Where the records below show a line containing "how the worst", start copying; end with the line containing "family / cells / cell delay [ns]", and copy it too.

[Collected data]
=== Section Start ===
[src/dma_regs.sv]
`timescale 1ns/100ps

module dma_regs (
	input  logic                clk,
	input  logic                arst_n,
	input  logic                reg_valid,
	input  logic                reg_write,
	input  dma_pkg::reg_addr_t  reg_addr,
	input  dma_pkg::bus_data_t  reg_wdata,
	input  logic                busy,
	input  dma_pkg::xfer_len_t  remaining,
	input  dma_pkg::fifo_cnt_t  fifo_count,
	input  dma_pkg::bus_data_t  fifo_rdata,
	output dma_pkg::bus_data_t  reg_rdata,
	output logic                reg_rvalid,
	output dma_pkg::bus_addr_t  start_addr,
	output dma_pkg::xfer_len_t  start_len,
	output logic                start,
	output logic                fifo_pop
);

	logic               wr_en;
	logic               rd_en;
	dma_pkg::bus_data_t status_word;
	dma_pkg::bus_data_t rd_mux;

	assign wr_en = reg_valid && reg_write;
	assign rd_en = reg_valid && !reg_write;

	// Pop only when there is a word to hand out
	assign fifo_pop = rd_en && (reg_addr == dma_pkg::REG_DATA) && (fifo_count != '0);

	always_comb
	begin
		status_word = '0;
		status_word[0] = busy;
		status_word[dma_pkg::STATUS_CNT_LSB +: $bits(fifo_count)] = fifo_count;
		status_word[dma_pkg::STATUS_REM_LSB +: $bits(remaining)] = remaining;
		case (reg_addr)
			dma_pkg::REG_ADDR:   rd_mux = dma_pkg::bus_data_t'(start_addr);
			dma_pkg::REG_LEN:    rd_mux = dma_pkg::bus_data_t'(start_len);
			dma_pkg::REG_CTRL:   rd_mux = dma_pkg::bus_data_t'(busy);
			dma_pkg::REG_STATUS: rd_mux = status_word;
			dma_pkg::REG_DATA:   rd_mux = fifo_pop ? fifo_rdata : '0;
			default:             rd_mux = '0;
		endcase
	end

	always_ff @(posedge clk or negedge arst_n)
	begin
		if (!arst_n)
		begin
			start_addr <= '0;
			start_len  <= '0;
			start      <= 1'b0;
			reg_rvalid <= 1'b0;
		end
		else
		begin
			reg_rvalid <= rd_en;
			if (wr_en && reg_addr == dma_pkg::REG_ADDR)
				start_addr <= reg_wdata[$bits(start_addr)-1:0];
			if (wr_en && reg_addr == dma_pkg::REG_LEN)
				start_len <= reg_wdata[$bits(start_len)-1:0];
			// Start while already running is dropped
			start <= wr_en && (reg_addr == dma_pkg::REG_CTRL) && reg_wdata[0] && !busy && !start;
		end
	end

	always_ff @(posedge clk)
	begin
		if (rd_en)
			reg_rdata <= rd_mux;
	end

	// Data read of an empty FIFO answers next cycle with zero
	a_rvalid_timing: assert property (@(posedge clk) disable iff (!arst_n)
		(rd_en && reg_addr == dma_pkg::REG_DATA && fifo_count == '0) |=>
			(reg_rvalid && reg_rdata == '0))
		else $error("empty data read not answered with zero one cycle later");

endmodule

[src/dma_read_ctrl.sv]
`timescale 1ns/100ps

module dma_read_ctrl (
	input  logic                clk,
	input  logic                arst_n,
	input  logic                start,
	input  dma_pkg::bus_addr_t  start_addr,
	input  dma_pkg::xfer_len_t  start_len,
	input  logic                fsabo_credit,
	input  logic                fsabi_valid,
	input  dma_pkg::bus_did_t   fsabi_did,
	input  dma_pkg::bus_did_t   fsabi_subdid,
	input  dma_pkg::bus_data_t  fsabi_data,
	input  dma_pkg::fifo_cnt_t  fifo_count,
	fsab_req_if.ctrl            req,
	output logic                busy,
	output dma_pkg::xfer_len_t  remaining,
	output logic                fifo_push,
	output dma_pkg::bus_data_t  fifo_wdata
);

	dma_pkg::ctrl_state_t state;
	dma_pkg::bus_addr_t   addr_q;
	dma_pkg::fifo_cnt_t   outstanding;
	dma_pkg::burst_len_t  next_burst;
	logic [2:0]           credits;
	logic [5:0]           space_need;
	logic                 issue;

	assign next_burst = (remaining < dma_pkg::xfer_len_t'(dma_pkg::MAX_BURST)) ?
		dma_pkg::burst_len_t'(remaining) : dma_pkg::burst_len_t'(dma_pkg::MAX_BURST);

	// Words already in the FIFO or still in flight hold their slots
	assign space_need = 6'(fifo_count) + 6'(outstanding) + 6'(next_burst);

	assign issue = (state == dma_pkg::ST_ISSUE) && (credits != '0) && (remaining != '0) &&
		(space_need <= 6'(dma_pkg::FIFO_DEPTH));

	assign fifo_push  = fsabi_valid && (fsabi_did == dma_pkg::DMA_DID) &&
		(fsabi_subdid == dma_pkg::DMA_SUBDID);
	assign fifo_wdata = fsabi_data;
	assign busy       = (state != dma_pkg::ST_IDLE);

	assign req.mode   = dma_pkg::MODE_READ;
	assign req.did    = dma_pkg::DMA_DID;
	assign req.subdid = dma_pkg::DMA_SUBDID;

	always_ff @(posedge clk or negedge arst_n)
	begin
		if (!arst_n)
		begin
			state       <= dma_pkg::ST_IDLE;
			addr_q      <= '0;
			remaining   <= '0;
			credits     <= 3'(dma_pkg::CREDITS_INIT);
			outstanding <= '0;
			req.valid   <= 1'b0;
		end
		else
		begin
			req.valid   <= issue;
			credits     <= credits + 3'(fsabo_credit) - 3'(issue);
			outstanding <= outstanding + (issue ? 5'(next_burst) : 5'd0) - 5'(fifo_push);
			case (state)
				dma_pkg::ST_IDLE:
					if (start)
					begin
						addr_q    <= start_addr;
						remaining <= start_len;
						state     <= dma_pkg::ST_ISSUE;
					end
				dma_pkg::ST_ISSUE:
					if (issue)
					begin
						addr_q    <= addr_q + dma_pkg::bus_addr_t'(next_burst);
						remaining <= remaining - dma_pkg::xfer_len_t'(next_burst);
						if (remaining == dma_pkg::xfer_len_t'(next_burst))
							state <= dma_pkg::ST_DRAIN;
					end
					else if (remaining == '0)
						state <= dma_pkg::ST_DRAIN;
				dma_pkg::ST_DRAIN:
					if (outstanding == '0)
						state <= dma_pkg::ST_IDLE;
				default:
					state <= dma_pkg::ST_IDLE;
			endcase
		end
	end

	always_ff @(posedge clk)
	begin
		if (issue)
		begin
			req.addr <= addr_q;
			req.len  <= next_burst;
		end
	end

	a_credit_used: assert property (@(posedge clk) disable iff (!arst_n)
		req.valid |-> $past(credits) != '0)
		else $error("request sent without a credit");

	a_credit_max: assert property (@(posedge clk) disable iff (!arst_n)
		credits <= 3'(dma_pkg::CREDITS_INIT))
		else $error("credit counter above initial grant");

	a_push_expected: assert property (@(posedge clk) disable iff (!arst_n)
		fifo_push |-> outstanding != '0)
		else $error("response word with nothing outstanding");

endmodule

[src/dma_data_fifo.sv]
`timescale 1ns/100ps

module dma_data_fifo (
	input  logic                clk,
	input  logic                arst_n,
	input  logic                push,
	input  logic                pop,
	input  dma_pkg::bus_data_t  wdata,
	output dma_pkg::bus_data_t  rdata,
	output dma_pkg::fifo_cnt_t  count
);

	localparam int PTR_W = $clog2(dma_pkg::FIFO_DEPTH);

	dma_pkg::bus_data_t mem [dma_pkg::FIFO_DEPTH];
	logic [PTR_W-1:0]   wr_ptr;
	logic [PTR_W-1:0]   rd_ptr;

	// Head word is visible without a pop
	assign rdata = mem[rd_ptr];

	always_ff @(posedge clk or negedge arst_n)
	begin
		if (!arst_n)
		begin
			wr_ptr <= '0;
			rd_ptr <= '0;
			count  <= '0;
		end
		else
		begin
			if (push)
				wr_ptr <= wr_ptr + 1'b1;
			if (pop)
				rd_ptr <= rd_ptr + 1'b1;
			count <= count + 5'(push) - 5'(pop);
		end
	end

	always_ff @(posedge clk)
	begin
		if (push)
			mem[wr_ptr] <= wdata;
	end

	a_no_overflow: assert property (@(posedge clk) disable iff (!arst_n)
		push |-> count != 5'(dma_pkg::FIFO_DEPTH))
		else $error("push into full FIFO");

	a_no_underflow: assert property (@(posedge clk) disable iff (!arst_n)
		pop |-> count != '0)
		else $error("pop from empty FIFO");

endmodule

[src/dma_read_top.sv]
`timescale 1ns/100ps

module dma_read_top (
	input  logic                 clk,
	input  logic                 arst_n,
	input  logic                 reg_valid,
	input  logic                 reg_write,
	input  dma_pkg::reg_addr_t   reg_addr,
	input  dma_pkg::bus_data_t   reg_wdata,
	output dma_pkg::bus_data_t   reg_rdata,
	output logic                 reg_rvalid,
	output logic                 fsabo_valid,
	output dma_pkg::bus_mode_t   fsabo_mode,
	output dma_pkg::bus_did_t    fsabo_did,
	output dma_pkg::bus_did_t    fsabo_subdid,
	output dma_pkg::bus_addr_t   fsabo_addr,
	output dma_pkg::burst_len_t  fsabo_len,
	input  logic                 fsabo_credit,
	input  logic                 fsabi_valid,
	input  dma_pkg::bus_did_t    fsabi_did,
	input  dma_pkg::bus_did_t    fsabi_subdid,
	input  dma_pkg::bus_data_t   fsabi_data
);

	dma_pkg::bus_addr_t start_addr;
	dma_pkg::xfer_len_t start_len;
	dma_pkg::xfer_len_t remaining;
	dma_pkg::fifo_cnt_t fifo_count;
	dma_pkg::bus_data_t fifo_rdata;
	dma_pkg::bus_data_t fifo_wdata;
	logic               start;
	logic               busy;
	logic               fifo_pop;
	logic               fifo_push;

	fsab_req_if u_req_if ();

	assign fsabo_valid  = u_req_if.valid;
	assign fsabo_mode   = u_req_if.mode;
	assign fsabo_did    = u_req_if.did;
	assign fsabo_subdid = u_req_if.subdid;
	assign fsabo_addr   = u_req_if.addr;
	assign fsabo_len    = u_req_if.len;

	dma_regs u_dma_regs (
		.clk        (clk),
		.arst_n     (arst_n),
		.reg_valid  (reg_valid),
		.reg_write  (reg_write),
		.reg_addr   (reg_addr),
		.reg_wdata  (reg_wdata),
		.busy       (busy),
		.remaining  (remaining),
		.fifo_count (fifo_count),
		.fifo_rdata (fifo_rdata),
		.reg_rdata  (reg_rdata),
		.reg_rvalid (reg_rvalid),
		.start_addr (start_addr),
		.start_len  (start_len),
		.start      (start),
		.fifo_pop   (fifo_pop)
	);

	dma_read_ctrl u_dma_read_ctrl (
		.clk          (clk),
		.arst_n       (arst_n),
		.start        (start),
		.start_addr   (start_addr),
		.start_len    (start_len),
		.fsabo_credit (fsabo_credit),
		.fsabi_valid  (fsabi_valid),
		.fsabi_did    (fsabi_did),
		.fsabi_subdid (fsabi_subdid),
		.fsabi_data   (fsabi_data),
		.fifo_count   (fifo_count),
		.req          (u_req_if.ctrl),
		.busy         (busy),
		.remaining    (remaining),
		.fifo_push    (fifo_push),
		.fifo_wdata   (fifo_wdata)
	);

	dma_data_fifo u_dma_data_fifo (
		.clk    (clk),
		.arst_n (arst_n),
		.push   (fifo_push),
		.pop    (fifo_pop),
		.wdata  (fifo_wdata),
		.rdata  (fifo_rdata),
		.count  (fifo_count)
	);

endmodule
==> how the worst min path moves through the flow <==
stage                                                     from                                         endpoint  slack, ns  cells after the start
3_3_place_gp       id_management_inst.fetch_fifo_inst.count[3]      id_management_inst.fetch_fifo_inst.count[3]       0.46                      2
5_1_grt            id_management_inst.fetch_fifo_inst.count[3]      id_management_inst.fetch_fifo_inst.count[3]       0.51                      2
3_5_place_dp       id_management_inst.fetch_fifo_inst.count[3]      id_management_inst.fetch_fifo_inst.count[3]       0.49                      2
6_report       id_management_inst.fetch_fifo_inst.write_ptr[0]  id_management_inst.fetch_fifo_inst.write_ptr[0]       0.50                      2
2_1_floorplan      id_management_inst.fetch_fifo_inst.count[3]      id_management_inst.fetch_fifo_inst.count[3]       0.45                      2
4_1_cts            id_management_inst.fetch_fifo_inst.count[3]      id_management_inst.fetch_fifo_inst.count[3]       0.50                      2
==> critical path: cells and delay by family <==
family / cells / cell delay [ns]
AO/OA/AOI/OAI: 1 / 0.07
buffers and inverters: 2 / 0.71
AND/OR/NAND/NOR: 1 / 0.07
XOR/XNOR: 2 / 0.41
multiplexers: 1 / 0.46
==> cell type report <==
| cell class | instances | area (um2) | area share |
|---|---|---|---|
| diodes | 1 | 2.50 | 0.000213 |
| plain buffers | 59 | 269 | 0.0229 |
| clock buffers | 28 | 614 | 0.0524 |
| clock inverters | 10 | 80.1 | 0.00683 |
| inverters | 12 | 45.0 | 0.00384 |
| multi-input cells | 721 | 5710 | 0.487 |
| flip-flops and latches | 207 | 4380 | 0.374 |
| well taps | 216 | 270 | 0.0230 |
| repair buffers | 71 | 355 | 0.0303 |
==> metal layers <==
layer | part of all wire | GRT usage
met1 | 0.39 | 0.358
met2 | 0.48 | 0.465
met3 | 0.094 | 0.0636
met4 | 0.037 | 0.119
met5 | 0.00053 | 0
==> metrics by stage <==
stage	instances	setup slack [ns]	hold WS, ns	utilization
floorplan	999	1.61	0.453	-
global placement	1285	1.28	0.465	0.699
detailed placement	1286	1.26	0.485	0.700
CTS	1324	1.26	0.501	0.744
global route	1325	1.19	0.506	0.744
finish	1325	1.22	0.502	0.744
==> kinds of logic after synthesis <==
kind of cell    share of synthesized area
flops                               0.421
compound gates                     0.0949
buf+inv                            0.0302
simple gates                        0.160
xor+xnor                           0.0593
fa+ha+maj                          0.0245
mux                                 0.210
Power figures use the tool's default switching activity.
=== Section End ===
**Answer space:**
==> how the worst min path moves through the flow <==
stage                                                     from                                         endpoint  slack, ns  cells after the start
3_3_place_gp       id_management_inst.fetch_fifo_inst.count[3]      id_management_inst.fetch_fifo_inst.count[3]       0.46                      2
5_1_grt            id_management_inst.fetch_fifo_inst.count[3]      id_management_inst.fetch_fifo_inst.count[3]       0.51                      2
3_5_place_dp       id_management_inst.fetch_fifo_inst.count[3]      id_management_inst.fetch_fifo_inst.count[3]       0.49                      2
6_report       id_management_inst.fetch_fifo_inst.write_ptr[0]  id_management_inst.fetch_fifo_inst.write_ptr[0]       0.50                      2
2_1_floorplan      id_management_inst.fetch_fifo_inst.count[3]      id_management_inst.fetch_fifo_inst.count[3]       0.45                      2
4_1_cts            id_management_inst.fetch_fifo_inst.count[3]      id_management_inst.fetch_fifo_inst.count[3]       0.50                      2
==> critical path: cells and delay by family <==
family / cells / cell delay [ns]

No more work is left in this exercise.